When you then use the "Add Web Reference" in your Client Application, the resulting Class should include that enum
But this is from the top of my head, i'm pretty sure i've done it in the past, but I can't say for sure.
In .NET, enumeration values are (by default) serialized into xml with the name. For instances where you can have multiple values (flags), then it puts a space between the values. This works because the enumeration doesn't contain spaces, so you can get the value again by splitting the string (ie. "Invoice Contract SignedWorkOrder", using lubos's example).
You can control the serialization of values of in asp.net web services using the XmlEnumAttribute, or using the EnumMember attribute when using WCF.

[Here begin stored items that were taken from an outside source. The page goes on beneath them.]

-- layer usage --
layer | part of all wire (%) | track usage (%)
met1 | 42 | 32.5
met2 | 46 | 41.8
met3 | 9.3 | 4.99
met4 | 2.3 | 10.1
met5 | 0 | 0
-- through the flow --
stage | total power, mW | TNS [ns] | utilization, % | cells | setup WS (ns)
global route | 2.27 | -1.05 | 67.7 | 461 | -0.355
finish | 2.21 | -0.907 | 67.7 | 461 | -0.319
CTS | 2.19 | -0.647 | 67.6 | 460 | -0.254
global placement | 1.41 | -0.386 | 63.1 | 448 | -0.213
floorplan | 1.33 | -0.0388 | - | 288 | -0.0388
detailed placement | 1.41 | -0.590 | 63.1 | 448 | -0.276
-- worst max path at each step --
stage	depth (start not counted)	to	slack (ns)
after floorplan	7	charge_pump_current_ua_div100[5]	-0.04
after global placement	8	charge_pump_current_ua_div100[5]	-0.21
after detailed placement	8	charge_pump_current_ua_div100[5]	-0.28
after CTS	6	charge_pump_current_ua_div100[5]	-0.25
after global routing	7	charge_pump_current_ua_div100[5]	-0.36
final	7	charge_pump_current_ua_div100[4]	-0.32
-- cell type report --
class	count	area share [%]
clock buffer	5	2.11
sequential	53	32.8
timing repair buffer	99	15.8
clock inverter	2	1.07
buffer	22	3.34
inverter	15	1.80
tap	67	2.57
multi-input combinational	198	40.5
**src/voice_call_cfg.svh**
```systemverilog
//
// Purpose: Constants for the telephone voice call controller
// Assumes: 40 MHz system clock, one second timebase
// Notes: Interval times in seconds, clock times in ns; cycle counts derived below
//
// Contract
// RQ1 - Sections zero to three are system prompts; preset message is never below four.
// RQ2 - Section zero plays only on an incoming call to this module.
// RQ3 - Section one plays only after a correct password.
// RQ4 - Section two plays whenever a password fails; the code plays it only on the first two failures, since the third hangs up.
// RQ5 - Section three plays on every call this device placed.
// RQ6 - Incoming call: answer, play section zero, wait for password.
// RQ7 - Incoming wrong password: play section two, then repeat section zero.
// RQ8 - Outgoing alarm call plays preset message with section three.
// RQ9 - Outgoing correct password: section one, then preset repeats, control enabled.
// RQ10 - Outgoing wrong password: section two, then repeat section three and preset.
// RQ11 - Outgoing call unanswered or no password in 40 s: abort, stop playback.
// RQ12 - After such an abort, redial every 20 s.
// RQ13 - Star precedes a password; star stops current playback at once; the code ignores star while section one or two plays.
// RQ14 - Caller keys four digits within nine seconds after playback stops.
// RQ15 - Digits late: replay prompt, demand a new star.
// RQ16 - Two wrong passwords tolerated; third wrong hangs up and stops playback.
// RQ17 - After that hang-up, keep calling every 20 s while alarm persists.
// RQ18 - Alarm voice repeats every 20 s until user program stops it.
// RQ19 - Two pound keys end the session; line released.
// RQ20 - Call ends after 30 s without caller activity.
// RQ21 - Reset: idle, line released, no playback, counters and timers cleared.
//
`ifndef VOICE_CALL_CFG_SVH
`define VOICE_CALL_CFG_SVH

// ------------------------------------------------------------
// Clock and timebase
// ------------------------------------------------------------
`define CLK_PERIOD_NS 25
`define ONE_SEC_NS 1000000000
`define TICK_CYC (`ONE_SEC_NS / `CLK_PERIOD_NS)

// ------------------------------------------------------------
// Interval timers, in seconds
// ------------------------------------------------------------
`define NOPASS_S 6'h28
`define REDIAL_S 6'h14
`define DIGIT_S 6'h09
`define INACT_S 6'h1E

// ------------------------------------------------------------
// Voice sections
// ------------------------------------------------------------
`define SEC_STATUS 7'h00
`define SEC_PASS_OK 7'h01
`define SEC_PASS_BAD 7'h02
`define SEC_ALARM 7'h03
`define SEC_USER_MIN 7'h04

// ------------------------------------------------------------
// Keypad
// ------------------------------------------------------------
`define KEY_STAR 4'hA
`define KEY_POUND 4'hB
`define LAST_DIGIT 3'h3
`define WRONG_LIMIT 2'h2

`endif

```
**src/voice_call_pkg.sv**
```systemverilog
//
// Purpose: Types for the telephone voice call controller
// Assumes: Nothing beyond SystemVerilog
// Notes: States are one-hot
//
package voice_call_pkg;

  typedef enum logic [6:0] {
    S_IDLE   = 7'h01,
    S_DIAL   = 7'h02,
    S_PROMPT = 7'h04,
    S_DIGITS = 7'h08,
    S_ACK    = 7'h10,
    S_NAK    = 7'h20,
    S_CTRL   = 7'h40
  } state_t;

  typedef logic [6:0] section_t;
  typedef logic [3:0] key_t;
  typedef logic [5:0] secs_t;

endpackage

```
**src/voice_call_ctrl.sv**
```systemverilog
//
// Purpose: Call sequencer: answer, alarm dial, password check, prompts
// Assumes: Keypad and line events are synchronous one-cycle pulses
// Notes: Timers count whole seconds of a shared prescaler
//
`timescale 1ns/1ps
`include "voice_call_cfg.svh"

module voice_call_ctrl
#(
  parameter int TICK_CYCLES = `TICK_CYC
)
(
  input wire logic I_CLK,
  input wire logic I_RST,
  input wire logic I_RING,
  input wire logic I_ANSWERED,
  input wire logic I_KEY_VALID,
  input wire voice_call_pkg::key_t I_KEY_CODE,
  input wire logic [15:0] I_PASSWORD,
  input wire voice_call_pkg::section_t I_PRESET_SEC,
  input wire logic I_ALARM,
  input wire logic I_ALARM_STOP,
  input wire logic I_PLAY_DONE,
  output logic O_OFF_HOOK,
  output logic O_DIAL,
  output logic O_PLAY,
  output voice_call_pkg::section_t O_SECTION,
  output logic O_CTRL_EN
);
  import voice_call_pkg::*;

  localparam int PW = $clog2(TICK_CYCLES);

  state_t state_reg, state_next;
  logic hook_reg, hook_next;
  logic dial_reg, dial_next;
  logic play_reg, play_next;
  section_t sec_reg, sec_next;
  logic out_reg, out_next;
  logic alt_reg, alt_next;
  logic pound_reg, pound_next;
  logic pass_ok_reg, pass_ok_next;
  logic [2:0] dig_reg, dig_next;
  logic [15:0] shift_reg, shift_next;
  logic [1:0] wrong_reg, wrong_next;
  secs_t win_reg, win_next;
  secs_t inact_reg, inact_next;
  secs_t retry_reg, retry_next;
  logic [PW-1:0] pre_reg;

  // ------------------------------------------------------------
  // Decode
  // ------------------------------------------------------------
  wire tick = (pre_reg == PW'(TICK_CYCLES - 1));
  wire win_exp = tick && (win_reg == 6'h01);
  wire inact_exp = tick && (inact_reg == 6'h01);
  wire is_star = I_KEY_VALID && (I_KEY_CODE == `KEY_STAR);
  wire is_pound = I_KEY_VALID && (I_KEY_CODE == `KEY_POUND);
  wire is_digit = I_KEY_VALID && (I_KEY_CODE < 4'hA);
  wire [15:0] entered = {shift_reg[11:0], I_KEY_CODE};
  wire last_digit = is_digit && (dig_reg == `LAST_DIGIT);
  wire pass_good = last_digit && (entered == I_PASSWORD);
  wire pass_bad = last_digit && (entered != I_PASSWORD);
  wire alarm_on = I_ALARM && !I_ALARM_STOP;
  wire connected = !(state_reg inside {S_IDLE, S_DIAL});
  // Low preset would replay a system prompt, so it is lifted
  wire [6:0] preset = (I_PRESET_SEC < `SEC_USER_MIN) ? `SEC_USER_MIN : I_PRESET_SEC; // RQ1
  wire [6:0] prompt_sec = out_reg ? `SEC_ALARM : `SEC_STATUS;

  function automatic secs_t count_down(input secs_t t, input logic tk);
    count_down = (tk && t != 6'h00) ? t - 6'h01 : t;
  endfunction

  // ------------------------------------------------------------
  // Next state
  // ------------------------------------------------------------
  always_comb
  begin
    state_next = state_reg;
    hook_next = hook_reg;
    dial_next = 1'b0;
    play_next = play_reg;
    sec_next = sec_reg;
    out_next = out_reg;
    alt_next = alt_reg;
    pound_next = pound_reg;
    pass_ok_next = pass_ok_reg;
    dig_next = dig_reg;
    shift_next = shift_reg;
    wrong_next = wrong_reg;
    win_next = count_down(win_reg, tick);
    inact_next = count_down(inact_reg, tick);
    retry_next = count_down(retry_reg, tick);
    if (I_KEY_VALID)
    begin
      inact_next = `INACT_S;
      pound_next = is_pound;
    end
    unique case (state_reg)
      S_IDLE:
      begin
        if (I_RING)
        begin
          hook_next = 1'b1; // RQ6
          out_next = 1'b0;
          play_next = 1'b1;
          sec_next = `SEC_STATUS; // RQ2
          inact_next = `INACT_S;
          state_next = S_PROMPT;
        end
        else if (alarm_on && retry_reg == 6'h00)
        begin
          // Alarm voice with each call attempt, every redial interval
          dial_next = 1'b1; // RQ17
          // Outgoing from the dial on, so the no-answer abort can fire
          out_next = 1'b1;
          play_next = 1'b1; // RQ18
          sec_next = preset;
          win_next = `NOPASS_S;
          state_next = S_DIAL;
        end
      end
      S_DIAL:
      begin
        if (I_ANSWERED)
        begin
          hook_next = 1'b1;
          out_next = 1'b1;
          alt_next = 1'b0;
          play_next = 1'b1;
          sec_next = `SEC_ALARM; // RQ5 RQ8
          win_next = `NOPASS_S;
          inact_next = `INACT_S;
          state_next = S_PROMPT;
        end
      end
      S_PROMPT:
      begin
        if (is_star)
        begin
          play_next = 1'b0; // RQ13
          dig_next = 3'h0;
          win_next = `DIGIT_S; // RQ14
          state_next = S_DIGITS;
        end
        else if (I_PLAY_DONE)
        begin
          // Outgoing prompt alternates alarm section and preset
          alt_next = out_reg && !alt_reg;
          sec_next = (out_reg && !alt_reg) ? preset : prompt_sec; // RQ7 RQ10
          play_next = 1'b1;
        end
      end
      S_DIGITS:
      begin
        if (is_star)
        begin
          dig_next = 3'h0;
          win_next = `DIGIT_S;
        end
        else if (pass_good)
        begin
          pass_ok_next = 1'b1;
          play_next = 1'b1;
          sec_next = `SEC_PASS_OK; // RQ3
          state_next = S_ACK;
        end
        else if (pass_bad)
        begin
          wrong_next = wrong_reg + 2'h1;
          play_next = 1'b1;
          sec_next = `SEC_PASS_BAD; // RQ4
          state_next = S_NAK;
        end
        else if (is_digit)
        begin
          shift_next = entered;
          dig_next = dig_reg + 3'h1;
        end
        else if (win_exp)
        begin
          // Late digits: start over, a fresh star is needed
          alt_next = 1'b0;
          play_next = 1'b1;
          sec_next = prompt_sec; // RQ15
          win_next = out_reg ? `NOPASS_S : 6'h00;
          state_next = S_PROMPT;
        end
      end
      S_NAK:
      begin
        if (I_PLAY_DONE)
        begin
          alt_next = 1'b0;
          sec_next = prompt_sec; // RQ7 RQ10
          win_next = out_reg ? `NOPASS_S : 6'h00;
          state_next = S_PROMPT;
        end
      end
      S_ACK:
      begin
        if (I_PLAY_DONE)
        begin
          play_next = out_reg; // RQ9
          sec_next = preset;
          state_next = S_CTRL;
        end
      end
      S_CTRL:
      begin
        if (is_star)
          play_next = 1'b0; // RQ13
        else if (I_PLAY_DONE && out_reg)
          play_next = 1'b1; // RQ9
      end
      default:
        state_next = S_IDLE;
    endcase
    // Session enders override the per-state work
    // A key on the expiry edge counts as activity, not as silence
    if ((connected && ((inact_exp && !I_KEY_VALID) || (is_pound && pound_reg))) // RQ19 RQ20
        || (state_reg == S_DIGITS && pass_bad && wrong_reg == `WRONG_LIMIT) // RQ16
        || (state_reg inside {S_DIAL, S_PROMPT} && out_reg && win_exp
            && !I_ANSWERED && !is_star)) // RQ11
    begin
      state_next = S_IDLE;
      hook_next = 1'b0;
      play_next = 1'b0;
      pass_ok_next = 1'b0;
      wrong_next = 2'h0;
      pound_next = 1'b0;
      win_next = 6'h00;
      retry_next = `REDIAL_S; // RQ12 RQ17
    end
  end

  // ------------------------------------------------------------
  // Registers
  // ------------------------------------------------------------
  always_ff @(posedge I_CLK)
  begin
    if (I_RST)
    begin
      state_reg <= S_IDLE; // RQ21
      hook_reg <= 1'b0;
      dial_reg <= 1'b0;
      play_reg <= 1'b0;
      sec_reg <= `SEC_STATUS;
      out_reg <= 1'b0;
      alt_reg <= 1'b0;
      pound_reg <= 1'b0;
      pass_ok_reg <= 1'b0;
      dig_reg <= 3'h0;
      shift_reg <= 16'h0000;
      wrong_reg <= 2'h0;
      win_reg <= 6'h00;
      inact_reg <= 6'h00;
      retry_reg <= 6'h00;
      pre_reg <= '0;
    end
    else
    begin
      state_reg <= state_next;
      hook_reg <= hook_next;
      dial_reg <= dial_next;
      play_reg <= play_next;
      sec_reg <= sec_next;
      out_reg <= out_next;
      alt_reg <= alt_next;
      pound_reg <= pound_next;
      pass_ok_reg <= pass_ok_next;
      dig_reg <= dig_next;
      shift_reg <= shift_next;
      wrong_reg <= wrong_next;
      win_reg <= win_next;
      inact_reg <= inact_next;
      retry_reg <= retry_next;
      pre_reg <= tick ? '0 : pre_reg + 1'b1;
    end
  end

  assign O_OFF_HOOK = hook_reg;
  assign O_DIAL = dial_reg;
  assign O_PLAY = play_reg;
  assign O_SECTION = sec_reg;
  assign O_CTRL_EN = state_reg[6];

  // ------------------------------------------------------------
  // Checks
  // ------------------------------------------------------------
  chk_sec1_needs_pass: assert property (@(posedge I_CLK) disable iff (I_RST) // RQ3
    O_PLAY && O_SECTION == `SEC_PASS_OK |-> pass_ok_reg)
    else $error("section one played without a good password");

  chk_sec0_incoming: assert property (@(posedge I_CLK) disable iff (I_RST) // RQ2
    O_PLAY && O_SECTION == `SEC_STATUS |-> O_OFF_HOOK && !out_reg)
    else $error("status prompt outside an incoming call");

  chk_star_stops: assert property (@(posedge I_CLK) disable iff (I_RST) // RQ13
    state_reg == S_PROMPT && is_star |=> !O_PLAY && state_reg == S_DIGITS)
    else $error("star did not stop playback");

  chk_wrong_plays_two: assert property (@(posedge I_CLK) disable iff (I_RST) // RQ4
    state_reg == S_DIGITS && pass_bad && wrong_reg < `WRONG_LIMIT
    |=> O_PLAY && O_SECTION == `SEC_PASS_BAD)
    else $error("wrong password did not play section two");

  chk_third_wrong: assert property (@(posedge I_CLK) disable iff (I_RST) // RQ16
    state_reg == S_DIGITS && pass_bad && wrong_reg == `WRONG_LIMIT
    |=> !O_OFF_HOOK && !O_PLAY && retry_reg == `REDIAL_S)
    else $error("third wrong password did not hang up");

  chk_pound_twice: assert property (@(posedge I_CLK) disable iff (I_RST) // RQ19
    connected && is_pound && pound_reg |=> !O_OFF_HOOK && state_reg == S_IDLE)
    else $error("double pound did not release the line");

  chk_dial_abort: assert property (@(posedge I_CLK) disable iff (I_RST) // RQ11
    state_reg == S_DIAL && win_exp && !I_ANSWERED |=> state_reg == S_IDLE && !O_PLAY)
    else $error("unanswered call not aborted");

  chk_redial_wait: assert property (@(posedge I_CLK) disable iff (I_RST) // RQ12
    $fell(O_OFF_HOOK) || (state_reg == S_IDLE && $past(state_reg) == S_DIAL)
    |-> retry_reg == `REDIAL_S && !O_DIAL)
    else $error("redial interval not started");

  chk_preset_user: assert property (@(posedge I_CLK) disable iff (I_RST) // RQ1
    O_PLAY && state_reg == S_CTRL |-> O_SECTION >= `SEC_USER_MIN)
    else $error("preset played from a system section");

  chk_reset_idle: assert property (@(posedge I_CLK) disable iff (I_RST) // RQ21
    $past(I_RST) |-> state_reg == S_IDLE && !O_OFF_HOOK && !O_PLAY && retry_reg == 6'h00)
    else $error("reset did not leave the block idle");

endmodule

```
**config.mk**
```make
export PLATFORM = sky130hd
export DESIGN_NAME = voice_call_ctrl
export DESIGN_NICKNAME = d
export VERILOG_FILES = /design/src/voice_call_pkg.sv /design/src/voice_call_ctrl.sv
export VERILOG_INCLUDE_DIRS = /design/src
export SDC_FILE = /design/constraint.sdc
export NUM_CORES = 1
export LEC_CHECK = 0
export BUFFER_PORTS_ARGS = -buffer_cell sky130_fd_sc_hd__buf_2
export CAP_MARGIN = 20
export CORE_UTILIZATION = 55
export CTS_CLUSTER_SIZE = 30
export DETAILED_ROUTE_END_ITERATION = 12
export PLACE_DENSITY = 0.75
export SETUP_SLACK_MARGIN = 0.5
export SLEW_MARGIN = 20
export SYNTH_ARGS = -nofsm -noshare
export SYNTH_HDL_FRONTEND = slang
export SYNTH_SLANG_ARGS = --single-unit
```
**constraint.sdc**
```tcl
create_clock -name I_CLK -period 2.7 [get_ports I_CLK]
set_clock_uncertainty 0.15 [all_clocks]
set_input_delay 0.54 -clock I_CLK [delete_from_list [all_inputs] [get_ports I_CLK]]
set_output_delay 0.54 -clock I_CLK [all_outputs]
set_load 0.005 [all_outputs]
```
* After elaboration in Yosys (flattened, before gate mapping)
Cells that the tools add are included.
** Storage, ports and cells
- Register bits :: 81
- Latch bits :: 0
- Bits in writable memories :: 0
- Memory bits (read-only) :: 0
- Input bits :: 35
- Output and inout port bits :: 11
- Logic and storage cells :: 204
- Memories kept :: 0
** Operators by class
- Add/sub/neg operators :: 6
- $mul :: 0
- Div/mod/pow operators :: 0
- $lt $le $gt $ge :: 2
- Equality and inequality tests :: 36
- Shifts and indexed selects :: 0
- Muxes and demuxes :: 83
- Bitwise logic cells :: 5
- Reductions and logical operators :: 56
** Operators by type and width (number)
- 7-bit 2-to-1 mux :: 25
- 6-bit 2-to-1 mux :: 16
- 7-bit one-hot mux with 7 select lines :: 1
- 7-bit one-hot mux with 6 select lines :: 1
- 6-bit one-hot mux with 5 select lines :: 1
- 6-bit nonzero test :: 5
- 26-bit by 1-bit adder with 26-bit output (second input constant) :: 1
- 26-bit == test (second input constant) :: 1
- 1-bit 2-to-1 mux :: 25
- 1-bit logical AND :: 24
- 2-bit inequality test (second input constant) :: 12
- 10-bit AND reduction :: 2
- 9-bit AND reduction :: 2
- 6-bit by 1-bit subtractor with 6-bit output (second input constant) :: 3
- 16-bit == test :: 1
- 16-bit inequality test :: 1
- 3-bit 2-to-1 mux :: 5
- 3-bit inequality test (second input constant) :: 5
- 6-bit by 1-bit == test with 1-bit output (second input constant) :: 2
- 6-bit one-hot mux with 2 select lines :: 1
- 5-bit 2-to-1 mux :: 2
- 5-bit AND reduction :: 2
- 4-bit == test (second input constant) :: 2
- 4-bit inequality test (second input constant) :: 2
- 29 further kinds :: 46

* Depth between registers and ports, before layout
- Depth in word-level cells :: 9
- Depth in mapped cells :: 9
- Mapped depth without buffers :: 8

* Least setup slack after synthesis
OpenSTA, ideal clock, no wires.
- Kind :: reg2reg
- Start point :: register state_reg[5]
- End point :: register state_reg[2]
- Setup time :: 0.127 ns
- Data arrival time :: 2.097 ns
- Required time :: 2.423 ns
- Setup slack :: 0.326 ns
- Cell stages (with the launch flop) :: 9
- Path buffers :: 2
- Period minus slack after synthesis :: 2.374 ns
- Cell sequence :: dfxtp_1 -> or4_4 -> or3_1 -> clkbuf_1 -> a21o_1 -> o211a_1 -> buf_2 -> o311ai_0 -> a21oi_1
** Between the ends
- Word-level cells in the longest chain between the ends :: 8
- Elaborated cells between the ends (all ways) :: 31
- Classes of those cells :: eq/ne: 15; mux: 1; bitwise: 1; reduce/logical: 14
** RTL lines
- start, declared :: RTL line voice_call_ctrl.sv:35 : state_t state_reg, state_next;
- start signal, assigned :: RTL line voice_call_ctrl.sv:264 : state_reg <= state_next;
- 7-bit by 2-bit == test with 1-bit output / 7-bit by 3-bit == test with 1-bit output (equally long branches) :: RTL line voice_call_ctrl.sv:66, voice_call_ctrl.sv:100, voice_call_ctrl.sv:224
- 2-bit nonzero test :: RTL line voice_call_ctrl.sv:224 : || (state_reg inside {S_DIAL, S_PROMPT} && out_reg && win_exp
- 1-bit logical AND (2 in series) :: RTL line voice_call_ctrl.sv:224
- 1-bit logical AND (2 in series) :: RTL line voice_call_ctrl.sv:225 : && !I_ANSWERED && !is_star))
- 1-bit logical OR :: RTL line voice_call_ctrl.sv:222 : if ((connected && ((inact_exp && !I_KEY_VALID) || (is_pound && pound_reg)))
- 2-bit OR reduction (no source line)
Several ways; a longest one is shown, not always the timed one.
A chain may end at the register's enable or synchronous reset.

* Worst setup path in the final report
- Start point :: register state_reg[6]
- End point :: register alt_reg
** Between the ends
- Word-level cells in the longest chain between the ends :: 3
- Elaborated cells between the ends (all ways) :: 16
- Classes of those cells :: eq/ne: 13; mux: 1; reduce/logical: 2
** RTL lines
- 7-bit by 4-bit == test with 1-bit output (tied with other cells) :: RTL line voice_call_ctrl.sv:100 : unique case (state_reg)
- 4-bit nonzero test (no source line) / 2-bit inequality test (equally long branches)
- 10-bit AND reduction (no source line)
- end signal, assigned :: RTL line voice_call_ctrl.sv:270 : alt_reg <= alt_next;
- end, declared :: RTL line voice_call_ctrl.sv:41 : logic alt_reg, alt_next;
Several ways; a longest one is shown, not always the timed one.
[src/include/aebc_pkg.sv]
// Functional notes
// - latch strobe runs during internal code execution
// - suppress bit stops strobe except external cycles
// - suppressed strobe pin released, weakly pulled high
// - bit 7 set disables port weak pull-ups
// - read/write strobes last 6 or 30 clocks
// - reset 0X0X1100, whole-byte writes only
package aebc_pkg;

    // register indices; byte address is four times the index
    localparam logic [7:0]  AUX_IDX        = 8'h8e;
    localparam logic [7:0]  STAT_IDX       = 8'h8f;
    localparam int          AXI_ADDR_W     = 12;
    localparam logic [11:0] AUX_ADDR       = {2'h0, AUX_IDX, 2'h0};
    localparam logic [11:0] STAT_ADDR      = {2'h0, STAT_IDX, 2'h0};

    // control field positions
    localparam int          BIT_SUPPRESS   = 0;
    localparam int          BIT_OFFCHIP    = 1;
    localparam int          BIT_SIZE_LO    = 2;
    localparam int          BIT_SIZE_HI    = 3;
    localparam int          BIT_STRETCH    = 5;
    localparam int          BIT_PULLUP_DIS = 7;

    // reset value and writable bits; reserved 6 and 4 are not stored
    localparam logic [7:0]  AUX_RESET      = 8'h0c;
    localparam logic [7:0]  AUX_WMASK      = 8'haf;

    // phase lengths in core clock periods
    localparam logic [4:0]  ALE_CYC        = 5'h02;
    localparam logic [4:0]  STROBE_SHORT   = 5'h06;
    localparam logic [4:0]  STROBE_LONG    = 5'h1e;

    localparam logic [1:0]  RESP_OKAY      = 2'h0;
    localparam logic [1:0]  RESP_SLVERR    = 2'h2;

    typedef enum logic [2:0] {
        KIND_INTERNAL = 3'b000,
        KIND_FETCH    = 3'b001,
        KIND_CODE     = 3'b010,
        KIND_XREAD    = 3'b011,
        KIND_XWRITE   = 3'b100
    } aebc_kind_t;

    typedef enum logic [1:0] {
        ST_IDLE   = 2'b00,
        ST_ALE    = 2'b01,
        ST_STROBE = 2'b10,
        ST_DONE   = 2'b11
    } aebc_state_t;

    // expanded ram size in bytes for a size code
    function automatic logic [10:0] xramSize(input logic [1:0] code);
        return {1'b0, code, 8'h00} + 11'h100;
    endfunction

endpackage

If you are consuming your Web service from a .NET page/application, you should be able to access the enumeration after you add your Web reference to the project that is consuming the service.
If you are not working with .NET to .NET SOAP, you can still define an enumerator provided both endpoints are using WSDL.
<s:simpleType name="MyEnum">
<s:restriction base="s:string">
<s:enumeration value="Wow"/>
<s:enumeration value="This"/>
<s:enumeration value="Is"/>
<s:enumeration value="Really"/>
<s:enumeration value="Simple"/>
</s:restriction>
</s:simpleType>
Its up to the WSDL -> Proxy generator tool to parse that into a enum equivalent in the client language.
There are some fairly good reasons for not using enums on an interface boundary like that. Consider Dare's post on the subject.
I've noticed that when using "Add Service Reference" as opposed to "Add Web Reference" from VS.net, the actual enum values come across as well as the enum names. This is really annoying as I need to support both 2.0 and 3.5 clients. I end up having to go into the 2.0 generated web service proxy code and manually adding the enum values every time I make a change!